═════ Material shown
$ cat src/scanner_read_consts.svh
// shared constants for the scanner read command unit
// included by the package, the command unit, the monitor and the bench
`ifndef SCANNER_READ_CONSTS_SVH
`define SCANNER_READ_CONSTS_SVH
// command block layout
`define CDB_LEN 4'd10
`define CDB_OP 4'd0
`define CDB_DTC 4'd2
`define CDB_WID 4'd5
`define CDB_LEN_HI 4'd6
`define CDB_LEN_MID 4'd7
`define CDB_LEN_LO 4'd8
`define OP_READ10 8'h28
// data type codes
`define DTC_IMAGE 8'h00
`define DTC_HALFTONE 8'h02
`define DTC_GAMMA 8'h03
`define DTC_PIXEL 8'h80
`define DTC_PAPER 8'h81
// response lengths and layout
`define RESP_PIX_LEN 24'd16
`define RESP_PAPER_LEN 24'd8
`define PIX_X_END 24'd4
`define PIX_Y_END 24'd8
`define PAPER_SEP_BYTE 24'd2
`define PAPER_SIZE_BYTE 24'd3
`define PIX_DIV 40'd1200
`define SEP_SHEET_SEEN 8'h80
`define SEP_SHEET_NONE 8'h00
// paper size codes
`define SIZE_A3 4'h3
`define SIZE_A4 4'h4
`define SIZE_A5 4'h5
`define SIZE_B4 4'hb
`define SIZE_B5 4'hd
`define SIZE_NONE 4'h0
// status and sense
`define STAT_GOOD 8'h00
`define STAT_CHECK 8'h02
`define STAT_RESV 8'h18
`define SK_NONE 4'h0
`define SK_ILLEGAL 4'h5
`define ASC_NONE 8'h00
`define ASC_BAD_OPCODE 8'h20
`define ASC_BAD_FIELD 8'h24
`define ASC_SEQ_ERR 8'h2c
`endif

$ cat src/scanner_read_pkg.sv
// types for the scanner read command unit
// assumes scanner_read_consts.svh is on the include path
`include "scanner_read_consts.svh"
package scanner_read_pkg;
   // controller states, one-hot
   typedef enum logic [4:0] {
      ST_IDLE  = 5'b00001,
      ST_DEC   = 5'b00010,
      ST_XFER  = 5'b00100,
      ST_FLUSH = 5'b01000,
      ST_DONE  = 5'b10000
   } rd_st_t;

   // meaning of a data type code, shared by read and download paths
   typedef enum logic [2:0] {
      CLS_IMAGE, CLS_PIXEL, CLS_PAPER, CLS_DOWNLOAD, CLS_BAD
   } dtc_cls_t;

   typedef struct packed {
      rd_st_t st;
      logic [3:0] idx;
      logic [7:0] op;
      logic [7:0] dtc;
      logic [7:0] wid;
      logic [23:0] len;
      logic [23:0] cnt;
      dtc_cls_t cls;
      logic img_rd;
      logic win_q;
      logic [31:0] px_x;
      logic [31:0] px_y;
      logic [7:0] paper;
      logic [7:0] stat;
      logic [3:0] skey;
      logic [7:0] asc;
      logic ili;
      logic info_vld;
      logic [23:0] resid;
   } rd_state_t;

   // one decoder for both transfer directions
   function automatic dtc_cls_t dtc_class(input logic [7:0] code);
      dtc_cls_t c;
      c = CLS_BAD;
      if (code == `DTC_IMAGE) c = CLS_IMAGE;
      else if (code == `DTC_PIXEL) c = CLS_PIXEL;
      else if (code == `DTC_PAPER) c = CLS_PAPER;
      else if (code == `DTC_HALFTONE || code == `DTC_GAMMA) c = CLS_DOWNLOAD;
      return c;
   endfunction : dtc_class
endpackage : scanner_read_pkg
══════════
▸ **What is required**:
Would you output, from the records above, exactly the run of lines that starts at the line containing "the include path" and ends at the line containing "c = CLS_PAPER;", and only that run?

▸ **Solution for this task**:
// assumes scanner_read_consts.svh is on the include path
`include "scanner_read_consts.svh"
package scanner_read_pkg;
   // controller states, one-hot
   typedef enum logic [4:0] {
      ST_IDLE  = 5'b00001,
      ST_DEC   = 5'b00010,
      ST_XFER  = 5'b00100,
      ST_FLUSH = 5'b01000,
      ST_DONE  = 5'b10000
   } rd_st_t;

   // meaning of a data type code, shared by read and download paths
   typedef enum logic [2:0] {
      CLS_IMAGE, CLS_PIXEL, CLS_PAPER, CLS_DOWNLOAD, CLS_BAD
   } dtc_cls_t;

   typedef struct packed {
      rd_st_t st;
      logic [3:0] idx;
      logic [7:0] op;
      logic [7:0] dtc;
      logic [7:0] wid;
      logic [23:0] len;
      logic [23:0] cnt;
      dtc_cls_t cls;
      logic img_rd;
      logic win_q;
      logic [31:0] px_x;
      logic [31:0] px_y;
      logic [7:0] paper;
      logic [7:0] stat;
      logic [3:0] skey;
      logic [7:0] asc;
      logic ili;
      logic info_vld;
      logic [23:0] resid;
   } rd_state_t;

   // one decoder for both transfer directions
   function automatic dtc_cls_t dtc_class(input logic [7:0] code);
      dtc_cls_t c;
      c = CLS_BAD;
      if (code == `DTC_IMAGE) c = CLS_IMAGE;
      else if (code == `DTC_PIXEL) c = CLS_PIXEL;
      else if (code == `DTC_PAPER) c = CLS_PAPER;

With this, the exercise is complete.